The Soviet Army in the GDR – Service Passport

The Soviet army was an integral part and permanent guest of the GDR. The withdrawal of the Russian Western Group of Troops (WGT) on August 31, 1994, was sealed by a state act. Soviet Army GDR Passport

In the Two Plus Four Treaty, which was concluded on September 12, 1990, between the four victorious powers as well as the FRG and the GDR (officially “Treaty on the final settlement concerning Germany”), among other things, the membership of the reunited Germany in the western defense alliance, NATO, the reduction of the future Bundeswehr to 370,000 people, the guarantee of Poland’s western border and also the withdrawal of the western group of Russian troops (WGT) from Germany.

In return for these far-reaching concessions by the USSR ( Germany’s membership in NATO was particularly controversial), the Federal Republic declared that it was willing to provide funds to finance the withdrawal and build apartments in the USSR for soldiers who had returned home. These funds initially amounted to around 12 billion Deutsche Mark, of which about 7.8 billion DM was for house building. Therefore, the withdrawal of the WGT should be completed by the end of 1994. Soviet Army GDR Passport

Soviet troops in Germany
When discussing the Soviet troops in Germany, different terms are used in the literature. The “Group of Soviet Occupation Troops” (GSBT), which had been stationed in the Soviet-occupied zone (SBZ) since 1945, became the “Group of Soviet Forces in Germany” (GSSD) after the official end of the occupation in 1954. In 1989, during perestroika under CPSU General Secretary Gorbachev, the group was renamed the “Western Group of Troops” (WGT). This term is used in this article.

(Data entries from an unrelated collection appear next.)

From an optimization exercise on the open Yosys and OpenROAD flow, aimed at small area and a short achievable clock period; shortcuts taken in it are not production practice. In this exercise RTL edits were held to simulation tests only and were not proved equivalent to the original. Power figures rest on the tool's default switching activity, not on a simulated workload.

### flow/config.mk
export PLATFORM = sky130hd
export DESIGN_NAME = viking_core
export DESIGN_NICKNAME = viking_core
export VERILOG_FILES = /design/flow/design.v
export SDC_FILE = /design/flow/constraint.sdc
export NUM_CORES = 4
export LEC_CHECK = 0
export CAP_MARGIN = 5
export CORE_MARGIN = 2
export CORE_UTILIZATION = 40
export PLACE_DENSITY = 0.6
export SLEW_MARGIN = 5
### flow/constraint.sdc
create_clock -name core_clock -period 12.0 [get_ports {clk}]
set_input_delay 2.4000 -clock core_clock [delete_from_list [all_inputs] [get_ports {clk}]]
set_output_delay 2.4000 -clock core_clock [all_outputs]
set_load 0.01 [all_outputs]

In a German-Soviet partnership agreement, which was signed on the first anniversary of the fall of the Berlin Wall, the two states also agreed on an agreement to reduce the size of the Bundeswehr squads on extensive cooperation in the areas of business, culture, and human rights, and on mutual respect and maintenance of memorials and war graves.

Uncertainty about the withdrawal existed during the coup against Gorbachev in August 1991, when it was unclear how the WGT would position itself politically. With the dissolution of the Soviet Union on December 31, 1991, the Western Group fell commanded by the President of the Russian Federation in March 1992, who promised to carry out the withdrawal as planned. An attempted armed coup against President Yeltsin on October 4, 1993, also resulted in no delay in the departure.

On August 31, 1994, several months before the agreed departure date, the last soldiers of the western group were finally dismissed in the presence of Russian President Boris Yeltsin. In Berlin, a final parade took place at the memorial to the fallen Soviet soldiers in Treptower Park. Before that, there had been an official ceremony at Gendarmenmarkt, where General Matvey Burlakov, the supreme commander of the armed forces, deregistered his troops in East Germany. Soviet Army GDR Passport

“I report: that the interstate treaty on the conditions of the temporary stay of Russian troops and the modalities of withdrawal has been fulfilled.”
-General Matvey Burlakov-

The scene from that day is remembered when Boris Yeltsin, apparently slightly intoxicated, seized the baton in front of the Schöneberg town hall and conducted the Berlin police orchestra.

The departure of the soldiers and the problems

The withdrawal was a logistical effort: accomplished between 1991 and 1994 was arguably the largest peacetime deployment in military history. In 1991, the WGT was stationed on properties covering an area of ​​2,430 hectares (approx. 2.7 percent of the GDR area, roughly the size of Saarland). Covering: Soviet Army GDR Passport

  • 337,800 soldiers
  • 44,700 civilian employees
  • 163,700 family members
  • 4,288 main battle tanks
  • 8,208 armored vehicles
  • 3,682 artillery systems
  • 691 aircraft
  • 683 helicopters
  • 106,094 motor vehicles
  • approx. 2.75 million tons of material, including 677,032 tons of ammunition

These figures become even more impressive when one considers that troops from Poland, Czechoslovakia, and Hungary were also withdrawn at the same time. In total, these troops gave another 267,500 people, including appropriate equipment. According to the agreement, between 1991 and 1994, about 30 percent of this continent was withdrawn each year. Rail transport and ferries across the Baltic Sea were used.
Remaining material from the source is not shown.